• **EXERCISE AIM**:
For this exercise, please find the lines in the entries that include the word "layer" and copy them.

• **THE DATA**:
____

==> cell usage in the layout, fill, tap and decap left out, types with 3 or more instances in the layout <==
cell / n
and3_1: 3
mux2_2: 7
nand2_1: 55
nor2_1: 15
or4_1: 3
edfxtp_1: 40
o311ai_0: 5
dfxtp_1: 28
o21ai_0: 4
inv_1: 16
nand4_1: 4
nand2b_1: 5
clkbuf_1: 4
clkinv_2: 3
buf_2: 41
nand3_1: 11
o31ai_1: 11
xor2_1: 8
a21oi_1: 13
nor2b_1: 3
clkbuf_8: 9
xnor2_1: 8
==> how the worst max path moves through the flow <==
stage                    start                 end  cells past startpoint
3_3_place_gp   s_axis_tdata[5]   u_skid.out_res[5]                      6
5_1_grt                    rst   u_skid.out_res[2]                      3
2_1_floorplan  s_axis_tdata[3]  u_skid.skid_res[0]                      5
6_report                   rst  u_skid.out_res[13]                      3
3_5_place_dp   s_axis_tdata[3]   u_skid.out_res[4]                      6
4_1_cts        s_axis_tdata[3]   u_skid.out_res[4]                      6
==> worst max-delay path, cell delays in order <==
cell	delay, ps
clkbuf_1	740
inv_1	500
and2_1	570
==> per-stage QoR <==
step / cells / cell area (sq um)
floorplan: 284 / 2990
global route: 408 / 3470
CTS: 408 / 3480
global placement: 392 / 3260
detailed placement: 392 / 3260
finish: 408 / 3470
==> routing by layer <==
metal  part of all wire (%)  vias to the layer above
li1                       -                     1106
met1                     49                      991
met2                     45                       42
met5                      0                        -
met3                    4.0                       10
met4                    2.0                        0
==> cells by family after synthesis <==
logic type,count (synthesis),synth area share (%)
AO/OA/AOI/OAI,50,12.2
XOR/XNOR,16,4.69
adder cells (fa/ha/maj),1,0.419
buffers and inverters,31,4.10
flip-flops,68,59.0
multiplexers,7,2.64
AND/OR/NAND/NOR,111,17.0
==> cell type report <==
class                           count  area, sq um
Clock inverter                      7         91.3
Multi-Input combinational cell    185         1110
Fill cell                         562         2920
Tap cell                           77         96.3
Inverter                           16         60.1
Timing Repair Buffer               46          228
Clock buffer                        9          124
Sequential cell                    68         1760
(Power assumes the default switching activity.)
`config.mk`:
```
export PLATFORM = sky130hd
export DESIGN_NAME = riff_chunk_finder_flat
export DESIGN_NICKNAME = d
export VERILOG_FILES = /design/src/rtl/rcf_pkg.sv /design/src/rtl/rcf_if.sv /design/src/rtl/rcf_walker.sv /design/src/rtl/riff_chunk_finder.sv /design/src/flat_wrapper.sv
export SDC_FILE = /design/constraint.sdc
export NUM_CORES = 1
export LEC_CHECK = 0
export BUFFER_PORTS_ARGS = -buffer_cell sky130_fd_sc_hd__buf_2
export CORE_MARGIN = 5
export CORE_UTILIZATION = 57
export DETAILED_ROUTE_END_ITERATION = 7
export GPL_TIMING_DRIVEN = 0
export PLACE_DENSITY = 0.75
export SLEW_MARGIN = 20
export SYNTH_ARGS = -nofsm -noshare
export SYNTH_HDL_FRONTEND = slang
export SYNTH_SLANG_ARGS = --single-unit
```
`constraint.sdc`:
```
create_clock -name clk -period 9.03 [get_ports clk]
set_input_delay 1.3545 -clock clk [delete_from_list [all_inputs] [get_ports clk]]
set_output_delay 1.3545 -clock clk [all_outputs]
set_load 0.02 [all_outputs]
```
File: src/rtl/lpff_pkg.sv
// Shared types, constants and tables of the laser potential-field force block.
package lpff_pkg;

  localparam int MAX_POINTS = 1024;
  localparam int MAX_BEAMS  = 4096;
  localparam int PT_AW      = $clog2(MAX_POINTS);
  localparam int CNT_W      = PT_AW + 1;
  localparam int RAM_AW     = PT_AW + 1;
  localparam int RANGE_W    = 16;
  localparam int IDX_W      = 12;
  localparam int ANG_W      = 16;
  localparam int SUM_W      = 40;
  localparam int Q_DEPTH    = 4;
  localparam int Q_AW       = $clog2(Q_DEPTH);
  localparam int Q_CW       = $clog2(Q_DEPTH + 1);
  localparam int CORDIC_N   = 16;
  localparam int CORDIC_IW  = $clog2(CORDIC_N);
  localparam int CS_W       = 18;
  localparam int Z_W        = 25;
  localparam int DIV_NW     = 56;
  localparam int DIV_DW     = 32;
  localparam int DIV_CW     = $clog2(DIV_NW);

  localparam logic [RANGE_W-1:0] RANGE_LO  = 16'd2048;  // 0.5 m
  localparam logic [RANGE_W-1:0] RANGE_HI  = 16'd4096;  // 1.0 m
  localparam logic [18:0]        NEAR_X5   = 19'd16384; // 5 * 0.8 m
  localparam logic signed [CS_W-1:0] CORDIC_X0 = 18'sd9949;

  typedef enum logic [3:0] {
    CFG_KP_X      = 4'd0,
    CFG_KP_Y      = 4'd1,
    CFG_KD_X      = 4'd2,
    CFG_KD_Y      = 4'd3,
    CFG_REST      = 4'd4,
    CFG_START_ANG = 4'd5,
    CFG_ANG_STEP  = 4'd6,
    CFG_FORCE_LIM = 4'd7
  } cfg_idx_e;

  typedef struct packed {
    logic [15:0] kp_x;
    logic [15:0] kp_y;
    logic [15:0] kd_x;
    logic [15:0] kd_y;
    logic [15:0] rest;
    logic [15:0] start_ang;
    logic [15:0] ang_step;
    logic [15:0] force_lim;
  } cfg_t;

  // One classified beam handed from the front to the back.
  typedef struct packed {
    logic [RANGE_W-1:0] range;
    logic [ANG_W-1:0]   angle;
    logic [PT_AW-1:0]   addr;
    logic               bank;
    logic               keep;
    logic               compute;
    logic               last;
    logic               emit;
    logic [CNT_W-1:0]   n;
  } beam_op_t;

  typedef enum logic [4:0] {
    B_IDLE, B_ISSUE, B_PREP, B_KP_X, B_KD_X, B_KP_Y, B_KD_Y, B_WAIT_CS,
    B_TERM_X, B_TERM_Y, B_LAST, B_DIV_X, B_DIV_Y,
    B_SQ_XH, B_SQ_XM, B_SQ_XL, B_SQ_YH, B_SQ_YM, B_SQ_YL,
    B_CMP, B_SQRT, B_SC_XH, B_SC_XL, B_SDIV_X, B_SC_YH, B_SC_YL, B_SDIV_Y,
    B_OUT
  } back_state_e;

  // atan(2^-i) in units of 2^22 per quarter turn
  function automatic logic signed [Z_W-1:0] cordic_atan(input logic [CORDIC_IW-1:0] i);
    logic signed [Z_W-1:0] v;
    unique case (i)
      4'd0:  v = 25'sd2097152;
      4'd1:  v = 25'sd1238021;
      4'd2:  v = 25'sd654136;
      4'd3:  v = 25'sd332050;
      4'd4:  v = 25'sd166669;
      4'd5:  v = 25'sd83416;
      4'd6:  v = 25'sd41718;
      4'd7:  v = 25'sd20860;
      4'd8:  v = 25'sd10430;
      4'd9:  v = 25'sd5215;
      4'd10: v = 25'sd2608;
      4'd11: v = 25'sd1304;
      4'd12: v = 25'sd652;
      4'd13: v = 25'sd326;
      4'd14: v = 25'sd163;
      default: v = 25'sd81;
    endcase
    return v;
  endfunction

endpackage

____

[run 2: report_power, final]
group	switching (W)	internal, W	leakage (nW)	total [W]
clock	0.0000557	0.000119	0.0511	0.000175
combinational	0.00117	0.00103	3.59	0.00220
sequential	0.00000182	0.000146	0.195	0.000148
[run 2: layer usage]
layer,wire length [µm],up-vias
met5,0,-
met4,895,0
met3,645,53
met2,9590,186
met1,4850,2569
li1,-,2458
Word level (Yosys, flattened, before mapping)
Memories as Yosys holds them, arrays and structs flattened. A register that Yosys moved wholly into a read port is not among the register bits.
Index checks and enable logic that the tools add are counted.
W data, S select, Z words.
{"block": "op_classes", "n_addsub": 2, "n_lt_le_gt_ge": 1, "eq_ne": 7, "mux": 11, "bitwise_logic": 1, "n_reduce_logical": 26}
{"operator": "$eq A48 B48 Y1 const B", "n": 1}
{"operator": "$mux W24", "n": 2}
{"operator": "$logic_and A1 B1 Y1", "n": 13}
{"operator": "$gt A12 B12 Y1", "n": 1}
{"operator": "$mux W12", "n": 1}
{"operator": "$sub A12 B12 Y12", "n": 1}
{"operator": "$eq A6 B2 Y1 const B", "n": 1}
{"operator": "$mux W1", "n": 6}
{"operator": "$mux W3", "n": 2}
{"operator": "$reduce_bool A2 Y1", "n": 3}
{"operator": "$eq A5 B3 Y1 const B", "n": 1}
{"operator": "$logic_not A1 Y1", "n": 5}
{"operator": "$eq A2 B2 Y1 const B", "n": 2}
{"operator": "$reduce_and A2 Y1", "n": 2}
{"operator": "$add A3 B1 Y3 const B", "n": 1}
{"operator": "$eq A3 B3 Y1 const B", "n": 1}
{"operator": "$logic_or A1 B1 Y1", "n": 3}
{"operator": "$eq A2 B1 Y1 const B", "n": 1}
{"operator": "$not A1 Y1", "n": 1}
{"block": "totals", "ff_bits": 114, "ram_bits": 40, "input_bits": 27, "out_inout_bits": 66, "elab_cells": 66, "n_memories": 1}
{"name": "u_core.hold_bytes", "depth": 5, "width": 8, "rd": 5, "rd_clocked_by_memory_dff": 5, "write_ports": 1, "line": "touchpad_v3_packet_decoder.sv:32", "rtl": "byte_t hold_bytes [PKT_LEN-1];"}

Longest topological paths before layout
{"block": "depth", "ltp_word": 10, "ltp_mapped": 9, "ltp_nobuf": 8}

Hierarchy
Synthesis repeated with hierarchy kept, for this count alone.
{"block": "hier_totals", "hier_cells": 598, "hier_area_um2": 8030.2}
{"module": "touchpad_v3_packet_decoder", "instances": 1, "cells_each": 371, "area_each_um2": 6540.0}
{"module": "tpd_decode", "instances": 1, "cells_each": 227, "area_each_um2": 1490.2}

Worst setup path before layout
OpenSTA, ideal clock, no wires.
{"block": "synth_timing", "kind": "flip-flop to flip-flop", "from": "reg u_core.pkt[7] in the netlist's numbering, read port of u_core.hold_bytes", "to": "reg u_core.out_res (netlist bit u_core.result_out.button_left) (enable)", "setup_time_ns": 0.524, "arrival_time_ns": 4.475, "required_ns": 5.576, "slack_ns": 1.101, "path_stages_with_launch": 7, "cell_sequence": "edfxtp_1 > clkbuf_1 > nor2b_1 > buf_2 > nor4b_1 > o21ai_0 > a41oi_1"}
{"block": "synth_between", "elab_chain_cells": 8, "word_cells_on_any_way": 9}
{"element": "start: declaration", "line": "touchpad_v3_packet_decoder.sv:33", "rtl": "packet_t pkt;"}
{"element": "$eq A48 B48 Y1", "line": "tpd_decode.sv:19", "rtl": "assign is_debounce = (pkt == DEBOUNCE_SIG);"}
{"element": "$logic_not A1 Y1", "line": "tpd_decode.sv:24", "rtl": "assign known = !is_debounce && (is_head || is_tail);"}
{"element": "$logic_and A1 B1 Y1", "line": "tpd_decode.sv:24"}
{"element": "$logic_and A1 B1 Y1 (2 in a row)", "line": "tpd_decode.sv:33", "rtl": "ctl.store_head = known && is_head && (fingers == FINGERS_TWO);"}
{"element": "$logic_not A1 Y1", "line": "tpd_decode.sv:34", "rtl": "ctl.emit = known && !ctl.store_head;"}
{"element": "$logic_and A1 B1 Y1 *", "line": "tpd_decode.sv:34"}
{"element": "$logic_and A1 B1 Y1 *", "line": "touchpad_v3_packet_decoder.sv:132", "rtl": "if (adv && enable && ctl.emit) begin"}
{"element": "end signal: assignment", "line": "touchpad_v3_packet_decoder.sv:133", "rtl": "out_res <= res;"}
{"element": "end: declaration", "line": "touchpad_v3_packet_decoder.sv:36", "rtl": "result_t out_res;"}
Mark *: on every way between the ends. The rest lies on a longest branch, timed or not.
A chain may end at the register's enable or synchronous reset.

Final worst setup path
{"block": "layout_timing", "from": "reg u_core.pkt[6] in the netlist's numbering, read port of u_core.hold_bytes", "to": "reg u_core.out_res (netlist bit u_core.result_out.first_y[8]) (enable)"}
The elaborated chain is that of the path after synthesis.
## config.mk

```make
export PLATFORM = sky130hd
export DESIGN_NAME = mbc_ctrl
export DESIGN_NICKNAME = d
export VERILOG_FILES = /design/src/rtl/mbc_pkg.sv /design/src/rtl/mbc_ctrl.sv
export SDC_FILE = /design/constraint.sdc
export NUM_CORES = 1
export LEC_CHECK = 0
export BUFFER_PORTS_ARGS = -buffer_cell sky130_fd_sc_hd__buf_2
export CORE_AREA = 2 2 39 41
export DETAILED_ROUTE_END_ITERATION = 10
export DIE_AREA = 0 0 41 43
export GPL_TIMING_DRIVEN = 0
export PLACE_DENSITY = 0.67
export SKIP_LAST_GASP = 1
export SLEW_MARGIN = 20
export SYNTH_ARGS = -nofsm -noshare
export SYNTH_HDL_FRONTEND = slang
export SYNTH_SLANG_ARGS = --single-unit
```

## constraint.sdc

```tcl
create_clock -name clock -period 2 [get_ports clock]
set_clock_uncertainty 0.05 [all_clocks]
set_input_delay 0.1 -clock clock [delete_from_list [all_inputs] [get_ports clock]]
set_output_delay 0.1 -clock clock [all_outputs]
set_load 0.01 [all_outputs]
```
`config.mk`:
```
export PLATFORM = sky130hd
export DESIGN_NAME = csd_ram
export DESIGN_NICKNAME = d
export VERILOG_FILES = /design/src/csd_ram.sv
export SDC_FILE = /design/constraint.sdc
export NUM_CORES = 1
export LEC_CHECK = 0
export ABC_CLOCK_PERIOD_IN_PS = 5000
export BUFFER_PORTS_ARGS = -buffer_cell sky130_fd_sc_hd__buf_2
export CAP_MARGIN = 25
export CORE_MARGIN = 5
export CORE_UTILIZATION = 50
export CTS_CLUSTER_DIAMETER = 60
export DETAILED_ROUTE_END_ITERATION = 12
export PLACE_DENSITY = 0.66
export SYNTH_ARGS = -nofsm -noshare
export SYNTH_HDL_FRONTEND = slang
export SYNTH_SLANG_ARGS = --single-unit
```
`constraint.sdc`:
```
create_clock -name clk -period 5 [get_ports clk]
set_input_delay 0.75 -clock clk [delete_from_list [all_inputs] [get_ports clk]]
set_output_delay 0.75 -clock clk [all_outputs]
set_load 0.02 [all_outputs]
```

____

• **OUTPUT OF THE EXERCISE**:
==> routing by layer <==
metal  part of all wire (%)  vias to the layer above
[run 2: layer usage]
layer,wire length [µm],up-vias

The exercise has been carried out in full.